Spatial and Temporal Characteristics of Pain Processing in the Human Brain

Contrary to the traditional view that the cerebral cortex is not involved in pain perception, an extensive cortical network associated with pain processing has been revealed during the past decades. This network essentially includes the primary (S1) and secondary somatosensory cortices (S2) and the anterior cingulate cortex (ACC). In a series of studies we investigated the spatial and temporal characteristics of pain processing within these cortical areas by using magnetoencephalography and selective nociceptive cutaneous laser stimulation. Time courses of activations show that within this cortical network the processing of pain is organized in a predominantly parallel mode. This parallel organizational mode of pain processing is distinct from the elaborated and mainly serial organization of tactile processing and may allow for fast and effective reactions to harmful stimuli. Stimulus-response functions of activations suggest that the different cortical areas differentially contribute to the multidimensional experience of pain.

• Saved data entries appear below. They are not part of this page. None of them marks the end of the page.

--- config.mk ---
export PLATFORM = sky130hd
export DESIGN_NAME = ym3438_host_if
export DESIGN_NICKNAME = d
export VERILOG_FILES = /design/src/rtl/ym3438_host_pkg.sv /design/src/rtl/ym3438_host_strobe_timer.sv /design/src/rtl/ym3438_host_if.sv
export SDC_FILE = /design/constraint.sdc
export NUM_CORES = 1
export LEC_CHECK = 0
export ABC_AREA = 1
export BUFFER_PORTS_ARGS = -buffer_cell sky130_fd_sc_hd__clkbuf_2
export CAP_MARGIN = 25
export CORE_MARGIN = 5
export CORE_UTILIZATION = 50
export DETAILED_ROUTE_END_ITERATION = 7
export PLACE_DENSITY = 0.8
export SLEW_MARGIN = 20
export SYNTH_ARGS = -nofsm -noshare
export SYNTH_HDL_FRONTEND = slang
export SYNTH_SLANG_ARGS = --single-unit
--- constraint.sdc ---
create_clock -name MCLK -period 1.4 [get_ports MCLK]
set_input_delay 0.28 -clock MCLK [delete_from_list [all_inputs] [get_ports MCLK]]
set_output_delay 0.28 -clock MCLK [all_outputs]
set_load 0.02 [all_outputs]
--- src/rtl/ym3438_host_pkg.sv ---
// Shared types and bus encodings for the YM3438 host write sequencer.
package ym3438_host_pkg;

  typedef enum logic [3:0] {
    IDLE, A_SETUP, A_STROBE, A_HOLD, GAP1, D_SETUP, D_STROBE, D_HOLD,
    GAP2, R_SETUP, R_STROBE, R_GAP, WAIT
  } state_t;

  localparam int         TMR_W       = 10;
  localparam int         BANK_BIT    = 1;
  localparam int         BUSY_BIT    = 7;
  localparam logic [1:0] ADDR_STATUS = 2'b00;
  localparam logic       ADDR_A0     = 1'b0;
  localparam logic       ADDR_D0     = 1'b1;

  function automatic logic [1:0] addr_enc(input logic bank, input logic sel);
    logic [1:0] a;
    a           = '0;
    a[BANK_BIT] = bank;
    a[0]        = sel;
    return a;
  endfunction

endpackage

--- src/rtl/ym3438_host_strobe_timer.sv ---
// Loadable down-counter; tc_o is high while the count sits at zero.
module ym3438_host_strobe_timer
  import ym3438_host_pkg::*;
(
  input  logic             mclk_i,
  input  logic             ic_n_i,
  input  logic             load_i,
  input  logic [TMR_W-1:0] load_val_i,
  output logic             tc_o
);

  logic [TMR_W-1:0] cnt_q;

  always_ff @(posedge mclk_i or negedge ic_n_i) begin
    if (!ic_n_i) begin
      cnt_q <= '0;
    end else if (load_i) begin
      cnt_q <= load_val_i;
    end else if (cnt_q != '0) begin
      cnt_q <= cnt_q - 1'b1;
    end
  end

  assign tc_o = (cnt_q == '0);

endmodule

--- src/rtl/ym3438_host_if.sv ---
// YM3438 host write sequencer: address write, data write, then busy wait.
// Macro YM3438_HOST_BUSY_POLL_EN selects status polling instead of a fixed wait.
//   state    | meaning
//   IDLE     | ready for a request
//   A_*      | address write: setup, WR strobe, hold
//   GAP1     | CS high between address and data writes
//   D_*      | data write: setup, WR strobe, hold
//   GAP2     | CS high after the data write
//   R_*      | status read: setup, RD strobe, CS-high gap
//   WAIT     | fixed busy delay with CS high
module ym3438_host_if
  import ym3438_host_pkg::*;
#(
  parameter int SETUP_CYCLES  = 2,
  parameter int STROBE_CYCLES = 4,
  parameter int BUSY_CYCLES   = 192,
  parameter int POLL_LIMIT    = 255
) (
  input  logic       MCLK,
  input  logic       IC,
  input  logic       req_valid,
  output logic       req_ready,
  input  logic       req_bank,
  input  logic [7:0] req_addr,
  input  logic [7:0] req_data,
  output logic       CS,
  output logic       WR,
  output logic       RD,
  output logic [1:0] ADDRESS,
  output logic [7:0] DATA_o,
  output logic       DATA_oe,
  input  logic [7:0] DATA_i,
  output logic       done,
  output logic       timeout
);

  localparam logic [TMR_W-1:0] SETUP_LD  = TMR_W'(SETUP_CYCLES - 1);
  localparam logic [TMR_W-1:0] STROBE_LD = TMR_W'(STROBE_CYCLES - 1);
  localparam logic [TMR_W-1:0] BUSY_LD   = TMR_W'(BUSY_CYCLES - 1);
  localparam logic [7:0]       POLL_LIM8 = 8'(POLL_LIMIT);

  state_t           state_q;
  logic             cs_q, wr_q, rd_q, oe_q, done_q, timeout_q, bank_q, busy_q;
  logic [1:0]       addr_q;
  logic [7:0]       dout_q, data_q, poll_cnt_q;
  logic             tmr_load_d, tmr_tc;
  logic [TMR_W-1:0] tmr_val_d;
  logic             unused_status;

  // Only the busy flag of the status byte steers the sequencer.
  assign unused_status = ^DATA_i[6:0];

  always_comb begin
    tmr_load_d = 1'b0;
    tmr_val_d  = '0;
    case (state_q)
      IDLE:     if (req_valid) begin tmr_load_d = 1'b1; tmr_val_d = SETUP_LD; end
      GAP1:     begin tmr_load_d = 1'b1; tmr_val_d = SETUP_LD; end
      A_SETUP, D_SETUP, R_SETUP:
                if (tmr_tc) begin tmr_load_d = 1'b1; tmr_val_d = STROBE_LD; end
`ifdef YM3438_HOST_BUSY_POLL_EN
      GAP2:     begin tmr_load_d = 1'b1; tmr_val_d = SETUP_LD; end
`else
      GAP2:     begin tmr_load_d = 1'b1; tmr_val_d = BUSY_LD; end
`endif
      R_GAP:    if (busy_q && (poll_cnt_q < POLL_LIM8)) begin
                  tmr_load_d = 1'b1; tmr_val_d = SETUP_LD;
                end
      default:  ;
    endcase
  end

  ym3438_host_strobe_timer u_timer (
    .mclk_i     (MCLK),
    .ic_n_i     (IC),
    .load_i     (tmr_load_d),
    .load_val_i (tmr_val_d),
    .tc_o       (tmr_tc)
  );

  always_ff @(posedge MCLK or negedge IC) begin
    if (!IC) begin
      state_q    <= IDLE;
      cs_q       <= 1'b1;
      wr_q       <= 1'b1;
      rd_q       <= 1'b1;
      oe_q       <= 1'b0;
      addr_q     <= '0;
      dout_q     <= '0;
      data_q     <= '0;
      bank_q     <= 1'b0;
      busy_q     <= 1'b0;
      poll_cnt_q <= '0;
      done_q     <= 1'b0;
      timeout_q  <= 1'b0;
    end else begin
      done_q <= 1'b0;
      case (state_q)
        IDLE: if (req_valid) begin
          state_q    <= A_SETUP;
          bank_q     <= req_bank;
          data_q     <= req_data;
          addr_q     <= addr_enc(req_bank, ADDR_A0);
          dout_q     <= req_addr;
          cs_q       <= 1'b0;
          oe_q       <= 1'b1;
          poll_cnt_q <= '0;
          timeout_q  <= 1'b0;
        end
        A_SETUP:  if (tmr_tc) begin state_q <= A_STROBE; wr_q <= 1'b0; end
        A_STROBE: if (tmr_tc) begin state_q <= A_HOLD;   wr_q <= 1'b1; end
        A_HOLD:   begin state_q <= GAP1; cs_q <= 1'b1; end
        GAP1: begin
          state_q <= D_SETUP;
          cs_q    <= 1'b0;
          addr_q  <= addr_enc(bank_q, ADDR_D0);
          dout_q  <= data_q;
        end
        D_SETUP:  if (tmr_tc) begin state_q <= D_STROBE; wr_q <= 1'b0; end
        D_STROBE: if (tmr_tc) begin state_q <= D_HOLD;   wr_q <= 1'b1; end
        D_HOLD: begin
          state_q <= GAP2;
          cs_q    <= 1'b1;
          oe_q    <= 1'b0;
          addr_q  <= ADDR_STATUS;
        end
`ifdef YM3438_HOST_BUSY_POLL_EN
        GAP2:     begin state_q <= R_SETUP; cs_q <= 1'b0; end
`else
        GAP2:     state_q <= WAIT;
`endif
        R_SETUP:  if (tmr_tc) begin state_q <= R_STROBE; rd_q <= 1'b0; end
        R_STROBE: if (tmr_tc) begin
          state_q    <= R_GAP;
          rd_q       <= 1'b1;
          cs_q       <= 1'b1;
          busy_q     <= DATA_i[BUSY_BIT];
          poll_cnt_q <= poll_cnt_q + 8'd1;
        end
        R_GAP: begin
          if (!busy_q) begin
            state_q <= IDLE;
            done_q  <= 1'b1;
          end else if (poll_cnt_q < POLL_LIM8) begin
            state_q <= R_SETUP;
            cs_q    <= 1'b0;
          end else begin
            state_q   <= IDLE;
            done_q    <= 1'b1;
            timeout_q <= 1'b1;
          end
        end
        WAIT:     if (tmr_tc) begin state_q <= IDLE; done_q <= 1'b1; end
        default:  state_q <= IDLE;
      endcase
    end
  end

  assign req_ready = (state_q == IDLE);
  assign CS        = cs_q;
  assign WR        = wr_q;
  assign RD        = rd_q;
  assign ADDRESS   = addr_q;
  assign DATA_o    = dout_q;
  assign DATA_oe   = oe_q;
  assign done      = done_q;
  assign timeout   = timeout_q;

endmodule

S1 is mainly involved in discriminative aspects of pain while S2 seems to have an important role in cognitive aspects of pain perception and the ACC has been shown to be closely related to pain affect. Furthermore, extending the analysis of pain processing to very late activations revealed different contributions of these areas to first and second pain sensation. First pain appears to be particularly related to activation of S1 whereas second pain is closely related to ACC activation. Both sensations were associated with S2 activation. These findings may reflect the different biological functions of first and second pain. First pain signals threat and provides sensory information for an immediate withdrawal whereas second pain may attract longer-lasting attention and initiate behavior to limit injury and optimize recovery. The analysis of interactions between processing of touch and pain show that pain facilitates processing of touch in S1 and S2 which may represent a physiological correlate of the attention-attracting property of pain. Taken together, these findings contribute to the fundamental understanding of pain processing in the human brain and may provide the basis for understanding and optimizing pain therapy.